Problem details:
If a line in the entries below contains the word "operand", it counts; report how many such lines there are, and only that number.

-- Data to use follows --

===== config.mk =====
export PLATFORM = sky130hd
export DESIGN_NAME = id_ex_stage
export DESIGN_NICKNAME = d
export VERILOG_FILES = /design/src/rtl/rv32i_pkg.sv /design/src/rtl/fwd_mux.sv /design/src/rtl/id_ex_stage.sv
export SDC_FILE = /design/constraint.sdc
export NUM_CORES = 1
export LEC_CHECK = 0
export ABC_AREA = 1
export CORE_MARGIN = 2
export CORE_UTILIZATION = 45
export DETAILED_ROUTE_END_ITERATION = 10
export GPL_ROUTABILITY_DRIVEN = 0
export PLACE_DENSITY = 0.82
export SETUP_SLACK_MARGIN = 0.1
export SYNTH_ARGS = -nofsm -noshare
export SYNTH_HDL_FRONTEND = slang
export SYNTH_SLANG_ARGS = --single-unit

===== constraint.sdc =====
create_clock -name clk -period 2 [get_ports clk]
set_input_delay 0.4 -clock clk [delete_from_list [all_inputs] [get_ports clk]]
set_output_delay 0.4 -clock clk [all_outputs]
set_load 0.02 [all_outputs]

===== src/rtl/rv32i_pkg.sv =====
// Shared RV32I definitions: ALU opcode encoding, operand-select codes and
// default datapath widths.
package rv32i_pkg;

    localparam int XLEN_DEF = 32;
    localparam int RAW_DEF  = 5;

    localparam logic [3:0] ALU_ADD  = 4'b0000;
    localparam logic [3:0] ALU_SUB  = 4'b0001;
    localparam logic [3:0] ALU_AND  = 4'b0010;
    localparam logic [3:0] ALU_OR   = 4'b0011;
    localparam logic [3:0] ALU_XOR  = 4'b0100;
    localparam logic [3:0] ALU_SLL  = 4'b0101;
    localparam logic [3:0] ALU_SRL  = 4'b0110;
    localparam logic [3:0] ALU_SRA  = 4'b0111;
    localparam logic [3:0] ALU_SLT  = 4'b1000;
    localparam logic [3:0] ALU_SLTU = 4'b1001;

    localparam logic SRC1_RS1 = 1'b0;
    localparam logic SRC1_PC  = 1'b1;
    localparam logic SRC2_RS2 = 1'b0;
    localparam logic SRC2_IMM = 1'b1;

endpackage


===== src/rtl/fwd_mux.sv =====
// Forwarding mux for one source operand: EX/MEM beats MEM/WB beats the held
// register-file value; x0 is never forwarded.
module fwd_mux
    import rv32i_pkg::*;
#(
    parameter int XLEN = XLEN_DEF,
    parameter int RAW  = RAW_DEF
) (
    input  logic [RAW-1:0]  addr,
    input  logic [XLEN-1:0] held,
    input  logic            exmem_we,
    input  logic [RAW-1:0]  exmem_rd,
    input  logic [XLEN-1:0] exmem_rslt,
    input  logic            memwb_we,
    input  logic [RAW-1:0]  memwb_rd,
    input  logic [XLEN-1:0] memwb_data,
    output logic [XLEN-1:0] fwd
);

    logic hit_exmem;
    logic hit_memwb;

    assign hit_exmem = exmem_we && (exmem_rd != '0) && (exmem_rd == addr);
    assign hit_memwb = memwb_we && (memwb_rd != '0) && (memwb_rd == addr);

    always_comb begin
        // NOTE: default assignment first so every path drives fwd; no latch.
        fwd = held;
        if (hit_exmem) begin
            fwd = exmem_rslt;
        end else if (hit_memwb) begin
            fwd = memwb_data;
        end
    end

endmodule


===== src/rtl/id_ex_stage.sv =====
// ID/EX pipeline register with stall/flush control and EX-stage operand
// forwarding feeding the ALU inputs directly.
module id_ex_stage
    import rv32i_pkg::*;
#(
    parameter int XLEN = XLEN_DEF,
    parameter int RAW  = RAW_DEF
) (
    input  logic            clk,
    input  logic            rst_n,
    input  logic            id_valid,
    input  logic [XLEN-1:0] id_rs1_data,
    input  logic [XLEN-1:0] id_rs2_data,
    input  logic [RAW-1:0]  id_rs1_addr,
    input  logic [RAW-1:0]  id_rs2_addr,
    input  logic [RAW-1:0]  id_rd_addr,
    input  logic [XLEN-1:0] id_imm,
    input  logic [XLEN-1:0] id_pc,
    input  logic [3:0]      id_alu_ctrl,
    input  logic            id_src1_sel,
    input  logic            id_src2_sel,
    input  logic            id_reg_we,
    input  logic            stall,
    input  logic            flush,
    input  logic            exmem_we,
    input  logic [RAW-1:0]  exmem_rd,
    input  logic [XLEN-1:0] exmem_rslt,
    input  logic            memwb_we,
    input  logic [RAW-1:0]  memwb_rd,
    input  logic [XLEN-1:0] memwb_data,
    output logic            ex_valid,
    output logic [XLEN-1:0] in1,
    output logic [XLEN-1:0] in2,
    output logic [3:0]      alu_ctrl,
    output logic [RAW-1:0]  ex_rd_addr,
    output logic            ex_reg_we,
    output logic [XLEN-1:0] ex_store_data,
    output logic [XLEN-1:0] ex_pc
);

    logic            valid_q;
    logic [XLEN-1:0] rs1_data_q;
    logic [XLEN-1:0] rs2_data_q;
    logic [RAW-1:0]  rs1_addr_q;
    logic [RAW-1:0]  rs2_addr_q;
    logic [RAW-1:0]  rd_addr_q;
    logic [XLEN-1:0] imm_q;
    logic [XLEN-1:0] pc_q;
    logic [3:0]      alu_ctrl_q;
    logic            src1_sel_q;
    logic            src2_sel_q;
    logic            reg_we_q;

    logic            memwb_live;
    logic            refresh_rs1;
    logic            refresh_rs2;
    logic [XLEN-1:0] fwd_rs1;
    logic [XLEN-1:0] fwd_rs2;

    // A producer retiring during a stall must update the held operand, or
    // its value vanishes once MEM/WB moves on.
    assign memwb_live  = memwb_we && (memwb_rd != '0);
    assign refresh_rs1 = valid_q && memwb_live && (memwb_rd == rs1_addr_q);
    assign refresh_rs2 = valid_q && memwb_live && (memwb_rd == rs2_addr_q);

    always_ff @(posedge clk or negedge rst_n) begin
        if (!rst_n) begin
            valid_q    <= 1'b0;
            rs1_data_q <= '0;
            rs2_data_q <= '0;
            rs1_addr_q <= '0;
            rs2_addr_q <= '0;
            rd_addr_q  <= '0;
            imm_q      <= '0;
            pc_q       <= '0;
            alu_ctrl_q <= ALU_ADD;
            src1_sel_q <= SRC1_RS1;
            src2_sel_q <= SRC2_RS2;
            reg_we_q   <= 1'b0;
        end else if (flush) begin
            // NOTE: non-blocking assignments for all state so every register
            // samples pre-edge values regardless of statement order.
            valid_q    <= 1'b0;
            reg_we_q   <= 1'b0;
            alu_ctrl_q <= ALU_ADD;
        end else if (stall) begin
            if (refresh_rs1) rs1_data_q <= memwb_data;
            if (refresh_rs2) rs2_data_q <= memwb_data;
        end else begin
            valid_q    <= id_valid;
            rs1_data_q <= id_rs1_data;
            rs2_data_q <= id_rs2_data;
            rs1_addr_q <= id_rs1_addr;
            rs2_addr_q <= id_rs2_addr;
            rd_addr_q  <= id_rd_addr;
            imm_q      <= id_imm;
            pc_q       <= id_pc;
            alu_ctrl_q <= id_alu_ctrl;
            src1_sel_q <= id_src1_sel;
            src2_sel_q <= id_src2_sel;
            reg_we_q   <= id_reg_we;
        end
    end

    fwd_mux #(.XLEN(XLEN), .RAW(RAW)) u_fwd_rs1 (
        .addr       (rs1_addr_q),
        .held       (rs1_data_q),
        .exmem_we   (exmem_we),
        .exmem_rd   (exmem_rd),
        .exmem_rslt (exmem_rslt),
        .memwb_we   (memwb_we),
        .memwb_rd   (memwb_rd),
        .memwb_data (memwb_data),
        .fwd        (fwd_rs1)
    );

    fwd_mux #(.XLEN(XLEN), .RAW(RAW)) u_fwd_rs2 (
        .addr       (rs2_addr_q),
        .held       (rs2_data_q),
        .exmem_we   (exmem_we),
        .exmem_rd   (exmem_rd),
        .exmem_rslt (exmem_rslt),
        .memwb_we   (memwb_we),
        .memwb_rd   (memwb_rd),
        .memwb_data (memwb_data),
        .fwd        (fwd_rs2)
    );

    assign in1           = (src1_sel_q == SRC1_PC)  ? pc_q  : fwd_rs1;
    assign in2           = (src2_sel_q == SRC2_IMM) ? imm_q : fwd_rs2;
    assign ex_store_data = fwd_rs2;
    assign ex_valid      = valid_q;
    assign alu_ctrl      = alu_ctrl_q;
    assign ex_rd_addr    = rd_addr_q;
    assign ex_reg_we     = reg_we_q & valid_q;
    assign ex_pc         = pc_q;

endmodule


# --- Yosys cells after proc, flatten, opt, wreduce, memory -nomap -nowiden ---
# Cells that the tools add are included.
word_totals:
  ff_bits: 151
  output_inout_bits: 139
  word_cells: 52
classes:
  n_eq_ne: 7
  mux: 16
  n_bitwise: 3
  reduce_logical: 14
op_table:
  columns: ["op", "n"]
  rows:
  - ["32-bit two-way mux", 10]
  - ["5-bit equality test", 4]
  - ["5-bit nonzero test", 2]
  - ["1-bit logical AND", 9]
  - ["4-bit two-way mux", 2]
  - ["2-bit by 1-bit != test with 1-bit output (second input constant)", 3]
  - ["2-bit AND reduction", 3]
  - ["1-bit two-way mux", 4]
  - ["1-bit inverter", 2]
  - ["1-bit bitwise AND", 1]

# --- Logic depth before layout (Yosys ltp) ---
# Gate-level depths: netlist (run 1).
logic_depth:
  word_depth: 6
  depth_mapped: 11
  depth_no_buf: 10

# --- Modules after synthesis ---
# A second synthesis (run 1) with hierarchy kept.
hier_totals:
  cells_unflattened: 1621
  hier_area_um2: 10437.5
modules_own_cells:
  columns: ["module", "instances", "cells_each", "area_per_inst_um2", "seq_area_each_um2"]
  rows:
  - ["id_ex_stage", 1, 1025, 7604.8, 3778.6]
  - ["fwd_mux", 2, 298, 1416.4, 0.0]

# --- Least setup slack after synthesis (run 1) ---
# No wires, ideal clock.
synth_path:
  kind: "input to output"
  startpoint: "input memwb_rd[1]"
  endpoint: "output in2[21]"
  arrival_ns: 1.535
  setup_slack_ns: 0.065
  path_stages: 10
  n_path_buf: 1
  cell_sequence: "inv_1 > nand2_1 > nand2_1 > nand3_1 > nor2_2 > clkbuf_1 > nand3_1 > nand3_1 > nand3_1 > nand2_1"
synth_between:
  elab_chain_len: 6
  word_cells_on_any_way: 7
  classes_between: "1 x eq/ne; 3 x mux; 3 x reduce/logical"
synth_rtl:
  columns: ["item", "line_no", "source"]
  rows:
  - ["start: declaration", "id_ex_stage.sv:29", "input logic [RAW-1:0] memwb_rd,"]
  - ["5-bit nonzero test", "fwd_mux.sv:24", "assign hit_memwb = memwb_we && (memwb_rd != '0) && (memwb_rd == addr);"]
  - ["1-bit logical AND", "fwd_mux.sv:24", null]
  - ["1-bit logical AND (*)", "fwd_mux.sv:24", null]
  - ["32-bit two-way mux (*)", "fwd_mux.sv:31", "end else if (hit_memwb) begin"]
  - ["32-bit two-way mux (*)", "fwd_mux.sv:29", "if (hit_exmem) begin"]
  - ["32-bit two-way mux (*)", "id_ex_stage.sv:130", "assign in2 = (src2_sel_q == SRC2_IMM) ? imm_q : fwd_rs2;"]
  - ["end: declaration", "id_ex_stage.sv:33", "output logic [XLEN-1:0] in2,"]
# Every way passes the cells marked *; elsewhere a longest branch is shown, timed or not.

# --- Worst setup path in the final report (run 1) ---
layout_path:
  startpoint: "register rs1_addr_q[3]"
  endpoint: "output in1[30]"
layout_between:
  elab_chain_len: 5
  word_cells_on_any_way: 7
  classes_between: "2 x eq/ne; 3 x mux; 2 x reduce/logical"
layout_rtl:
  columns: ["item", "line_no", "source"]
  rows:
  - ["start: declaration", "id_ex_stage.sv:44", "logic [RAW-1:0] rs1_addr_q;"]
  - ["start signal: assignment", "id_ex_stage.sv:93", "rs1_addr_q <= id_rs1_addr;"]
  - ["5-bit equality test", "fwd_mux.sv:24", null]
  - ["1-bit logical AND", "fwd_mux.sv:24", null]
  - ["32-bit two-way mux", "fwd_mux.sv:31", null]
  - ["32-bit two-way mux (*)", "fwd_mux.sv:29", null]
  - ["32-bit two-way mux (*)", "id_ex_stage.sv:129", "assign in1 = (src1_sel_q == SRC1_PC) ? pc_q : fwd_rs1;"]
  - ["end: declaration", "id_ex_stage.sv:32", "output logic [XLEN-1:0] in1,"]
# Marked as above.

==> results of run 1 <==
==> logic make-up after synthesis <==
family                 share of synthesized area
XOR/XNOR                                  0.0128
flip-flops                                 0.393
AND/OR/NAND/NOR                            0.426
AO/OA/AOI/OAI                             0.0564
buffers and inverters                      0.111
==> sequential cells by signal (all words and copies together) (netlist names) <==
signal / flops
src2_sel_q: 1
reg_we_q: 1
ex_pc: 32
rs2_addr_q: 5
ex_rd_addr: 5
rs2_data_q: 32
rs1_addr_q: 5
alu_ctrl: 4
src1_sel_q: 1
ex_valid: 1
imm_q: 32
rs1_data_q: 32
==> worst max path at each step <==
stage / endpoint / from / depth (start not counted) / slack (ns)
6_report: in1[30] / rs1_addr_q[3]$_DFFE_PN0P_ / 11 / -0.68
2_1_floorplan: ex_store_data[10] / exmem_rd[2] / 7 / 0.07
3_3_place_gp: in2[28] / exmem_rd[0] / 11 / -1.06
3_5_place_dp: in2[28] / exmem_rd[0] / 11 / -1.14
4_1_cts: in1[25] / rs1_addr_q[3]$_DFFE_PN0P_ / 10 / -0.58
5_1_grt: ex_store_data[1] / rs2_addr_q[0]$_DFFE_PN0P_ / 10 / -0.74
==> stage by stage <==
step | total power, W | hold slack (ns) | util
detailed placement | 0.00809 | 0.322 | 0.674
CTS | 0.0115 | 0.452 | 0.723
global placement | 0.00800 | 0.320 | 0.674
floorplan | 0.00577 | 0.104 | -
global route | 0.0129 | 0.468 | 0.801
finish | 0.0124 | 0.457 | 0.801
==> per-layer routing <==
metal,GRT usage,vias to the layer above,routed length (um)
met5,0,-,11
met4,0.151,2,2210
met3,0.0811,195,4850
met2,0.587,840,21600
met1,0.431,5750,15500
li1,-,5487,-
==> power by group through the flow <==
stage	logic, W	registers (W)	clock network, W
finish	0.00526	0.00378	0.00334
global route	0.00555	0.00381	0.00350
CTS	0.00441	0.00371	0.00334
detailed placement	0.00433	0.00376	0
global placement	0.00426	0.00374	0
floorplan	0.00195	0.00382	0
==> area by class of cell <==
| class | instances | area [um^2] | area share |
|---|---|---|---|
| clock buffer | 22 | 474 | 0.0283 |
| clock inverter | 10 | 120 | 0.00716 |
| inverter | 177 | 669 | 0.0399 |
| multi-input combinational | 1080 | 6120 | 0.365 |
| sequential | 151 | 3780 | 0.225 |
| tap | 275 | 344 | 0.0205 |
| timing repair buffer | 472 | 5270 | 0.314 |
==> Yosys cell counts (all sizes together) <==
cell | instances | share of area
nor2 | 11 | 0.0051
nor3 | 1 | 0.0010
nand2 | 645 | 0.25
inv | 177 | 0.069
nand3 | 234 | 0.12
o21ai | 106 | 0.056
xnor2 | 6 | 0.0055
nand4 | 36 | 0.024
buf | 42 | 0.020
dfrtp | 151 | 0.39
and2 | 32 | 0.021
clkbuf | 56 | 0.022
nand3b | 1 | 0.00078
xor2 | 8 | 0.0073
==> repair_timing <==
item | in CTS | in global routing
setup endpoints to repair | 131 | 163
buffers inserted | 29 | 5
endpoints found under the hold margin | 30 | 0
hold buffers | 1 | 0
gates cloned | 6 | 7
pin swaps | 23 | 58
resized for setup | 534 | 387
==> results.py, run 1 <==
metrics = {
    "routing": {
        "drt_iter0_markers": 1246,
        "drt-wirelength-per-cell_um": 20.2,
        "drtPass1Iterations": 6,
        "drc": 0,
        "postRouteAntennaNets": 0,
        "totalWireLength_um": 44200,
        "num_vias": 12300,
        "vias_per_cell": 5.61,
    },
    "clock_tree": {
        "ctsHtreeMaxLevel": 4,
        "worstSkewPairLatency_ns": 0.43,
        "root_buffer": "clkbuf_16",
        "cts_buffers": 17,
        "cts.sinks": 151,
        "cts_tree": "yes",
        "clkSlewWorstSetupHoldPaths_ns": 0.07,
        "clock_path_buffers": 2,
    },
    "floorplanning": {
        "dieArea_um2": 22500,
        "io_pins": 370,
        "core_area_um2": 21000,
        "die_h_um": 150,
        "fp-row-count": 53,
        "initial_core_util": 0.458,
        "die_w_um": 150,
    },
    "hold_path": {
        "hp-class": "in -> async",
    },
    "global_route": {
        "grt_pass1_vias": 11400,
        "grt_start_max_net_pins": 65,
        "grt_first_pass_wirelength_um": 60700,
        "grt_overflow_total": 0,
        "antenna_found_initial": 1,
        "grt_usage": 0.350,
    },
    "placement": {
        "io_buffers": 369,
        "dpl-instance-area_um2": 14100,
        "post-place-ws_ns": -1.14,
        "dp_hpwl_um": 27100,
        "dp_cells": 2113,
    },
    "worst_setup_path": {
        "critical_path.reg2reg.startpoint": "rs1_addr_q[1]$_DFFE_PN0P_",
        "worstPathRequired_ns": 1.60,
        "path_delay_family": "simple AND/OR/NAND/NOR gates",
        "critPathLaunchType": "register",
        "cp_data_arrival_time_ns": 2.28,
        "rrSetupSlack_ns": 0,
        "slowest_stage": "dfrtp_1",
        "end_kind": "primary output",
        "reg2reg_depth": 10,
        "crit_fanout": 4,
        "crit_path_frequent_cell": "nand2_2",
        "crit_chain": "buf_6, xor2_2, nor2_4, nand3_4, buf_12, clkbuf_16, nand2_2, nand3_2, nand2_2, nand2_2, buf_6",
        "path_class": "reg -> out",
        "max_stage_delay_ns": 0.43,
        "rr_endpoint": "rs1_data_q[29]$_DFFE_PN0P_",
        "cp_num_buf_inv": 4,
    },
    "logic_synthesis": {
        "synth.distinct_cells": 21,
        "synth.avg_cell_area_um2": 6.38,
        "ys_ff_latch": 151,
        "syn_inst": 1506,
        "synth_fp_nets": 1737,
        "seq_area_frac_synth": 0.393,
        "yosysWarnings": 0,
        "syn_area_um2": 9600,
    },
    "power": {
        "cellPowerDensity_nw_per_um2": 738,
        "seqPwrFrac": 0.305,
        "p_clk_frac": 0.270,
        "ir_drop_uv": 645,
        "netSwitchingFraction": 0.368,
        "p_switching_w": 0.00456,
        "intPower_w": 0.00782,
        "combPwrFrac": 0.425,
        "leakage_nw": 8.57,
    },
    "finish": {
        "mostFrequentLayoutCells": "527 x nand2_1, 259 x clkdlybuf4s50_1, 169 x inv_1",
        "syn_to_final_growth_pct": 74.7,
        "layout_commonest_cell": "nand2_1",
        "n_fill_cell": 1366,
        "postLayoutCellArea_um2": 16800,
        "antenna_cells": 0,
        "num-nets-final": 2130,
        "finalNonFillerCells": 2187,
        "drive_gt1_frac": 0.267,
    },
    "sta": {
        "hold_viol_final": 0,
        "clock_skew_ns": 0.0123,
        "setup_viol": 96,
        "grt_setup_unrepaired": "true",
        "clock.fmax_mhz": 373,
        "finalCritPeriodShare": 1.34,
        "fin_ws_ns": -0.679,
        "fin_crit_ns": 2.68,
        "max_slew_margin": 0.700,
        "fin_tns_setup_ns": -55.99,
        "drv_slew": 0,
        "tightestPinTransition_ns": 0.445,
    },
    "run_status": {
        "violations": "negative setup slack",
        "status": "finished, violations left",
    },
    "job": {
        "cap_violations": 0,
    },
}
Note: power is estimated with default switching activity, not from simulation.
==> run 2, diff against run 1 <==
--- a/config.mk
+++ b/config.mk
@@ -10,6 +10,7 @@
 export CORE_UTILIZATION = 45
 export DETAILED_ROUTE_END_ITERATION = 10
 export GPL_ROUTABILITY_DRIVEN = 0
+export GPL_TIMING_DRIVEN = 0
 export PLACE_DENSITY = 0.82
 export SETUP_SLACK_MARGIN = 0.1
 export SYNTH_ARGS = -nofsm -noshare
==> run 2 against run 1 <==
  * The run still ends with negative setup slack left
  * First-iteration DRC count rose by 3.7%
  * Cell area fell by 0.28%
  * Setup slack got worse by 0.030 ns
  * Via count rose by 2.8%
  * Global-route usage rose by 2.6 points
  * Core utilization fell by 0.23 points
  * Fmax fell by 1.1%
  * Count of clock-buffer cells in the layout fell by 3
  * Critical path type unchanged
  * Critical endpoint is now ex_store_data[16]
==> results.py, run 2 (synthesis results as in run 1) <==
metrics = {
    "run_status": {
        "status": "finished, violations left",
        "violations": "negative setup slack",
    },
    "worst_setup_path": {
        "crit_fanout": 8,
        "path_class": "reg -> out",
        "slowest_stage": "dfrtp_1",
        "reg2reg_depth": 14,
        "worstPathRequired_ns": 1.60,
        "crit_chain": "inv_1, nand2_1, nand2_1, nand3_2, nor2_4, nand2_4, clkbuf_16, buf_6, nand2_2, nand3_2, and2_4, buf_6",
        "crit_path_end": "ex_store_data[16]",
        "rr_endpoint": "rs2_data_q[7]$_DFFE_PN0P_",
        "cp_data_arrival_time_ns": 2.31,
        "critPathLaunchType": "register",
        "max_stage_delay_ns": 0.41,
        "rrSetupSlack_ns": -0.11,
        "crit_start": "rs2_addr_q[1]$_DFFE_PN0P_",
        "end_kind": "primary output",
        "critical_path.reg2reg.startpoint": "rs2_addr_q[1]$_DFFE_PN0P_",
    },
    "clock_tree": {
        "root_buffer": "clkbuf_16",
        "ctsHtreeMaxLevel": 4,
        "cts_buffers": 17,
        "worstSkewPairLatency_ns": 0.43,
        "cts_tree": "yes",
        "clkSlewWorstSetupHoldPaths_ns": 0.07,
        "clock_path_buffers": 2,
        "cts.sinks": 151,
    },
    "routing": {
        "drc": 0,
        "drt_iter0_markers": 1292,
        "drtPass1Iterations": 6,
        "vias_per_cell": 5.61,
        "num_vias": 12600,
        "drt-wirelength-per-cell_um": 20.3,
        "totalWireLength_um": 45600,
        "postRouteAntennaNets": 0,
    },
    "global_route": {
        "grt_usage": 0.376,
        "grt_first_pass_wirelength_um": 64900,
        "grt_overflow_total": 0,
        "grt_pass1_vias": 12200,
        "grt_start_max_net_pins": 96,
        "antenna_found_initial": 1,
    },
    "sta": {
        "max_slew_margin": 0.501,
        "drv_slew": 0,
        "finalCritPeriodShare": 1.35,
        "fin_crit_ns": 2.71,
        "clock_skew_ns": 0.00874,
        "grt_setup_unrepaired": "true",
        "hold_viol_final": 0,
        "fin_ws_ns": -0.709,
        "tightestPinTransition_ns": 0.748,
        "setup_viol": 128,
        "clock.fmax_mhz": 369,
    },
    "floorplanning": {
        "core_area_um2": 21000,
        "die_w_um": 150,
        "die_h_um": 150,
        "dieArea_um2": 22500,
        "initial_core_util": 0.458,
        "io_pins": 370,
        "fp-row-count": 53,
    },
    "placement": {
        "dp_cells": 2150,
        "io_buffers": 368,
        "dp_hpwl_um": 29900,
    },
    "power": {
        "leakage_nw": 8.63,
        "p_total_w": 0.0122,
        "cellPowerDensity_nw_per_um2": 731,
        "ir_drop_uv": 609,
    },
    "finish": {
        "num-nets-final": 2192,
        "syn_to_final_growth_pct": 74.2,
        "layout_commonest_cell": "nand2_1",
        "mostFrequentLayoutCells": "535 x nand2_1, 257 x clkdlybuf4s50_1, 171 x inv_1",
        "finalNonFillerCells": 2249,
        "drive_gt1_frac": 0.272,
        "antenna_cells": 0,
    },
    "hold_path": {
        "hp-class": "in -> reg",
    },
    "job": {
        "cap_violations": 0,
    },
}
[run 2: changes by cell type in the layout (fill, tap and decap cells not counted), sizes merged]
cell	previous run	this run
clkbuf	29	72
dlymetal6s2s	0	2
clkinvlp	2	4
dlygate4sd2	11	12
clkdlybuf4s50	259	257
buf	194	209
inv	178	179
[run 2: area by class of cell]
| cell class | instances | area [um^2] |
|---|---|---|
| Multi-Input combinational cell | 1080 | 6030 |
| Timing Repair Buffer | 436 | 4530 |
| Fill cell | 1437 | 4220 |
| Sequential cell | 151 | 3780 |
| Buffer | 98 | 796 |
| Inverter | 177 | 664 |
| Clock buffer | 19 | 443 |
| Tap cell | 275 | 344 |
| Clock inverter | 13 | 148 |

-- Data to use concluded --
-- Data to use follows --

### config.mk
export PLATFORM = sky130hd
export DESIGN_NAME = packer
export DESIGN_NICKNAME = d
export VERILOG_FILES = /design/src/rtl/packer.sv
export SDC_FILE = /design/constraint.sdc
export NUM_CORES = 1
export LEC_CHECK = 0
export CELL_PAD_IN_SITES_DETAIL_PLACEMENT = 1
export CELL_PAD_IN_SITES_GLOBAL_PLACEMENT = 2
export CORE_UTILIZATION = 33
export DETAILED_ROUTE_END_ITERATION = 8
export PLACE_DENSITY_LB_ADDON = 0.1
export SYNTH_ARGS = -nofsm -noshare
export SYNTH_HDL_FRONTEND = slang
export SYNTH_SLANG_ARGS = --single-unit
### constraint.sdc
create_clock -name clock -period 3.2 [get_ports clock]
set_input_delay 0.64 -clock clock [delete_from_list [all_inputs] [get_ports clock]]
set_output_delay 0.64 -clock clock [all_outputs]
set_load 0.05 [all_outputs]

-- Data to use concluded --

Worked solution:
4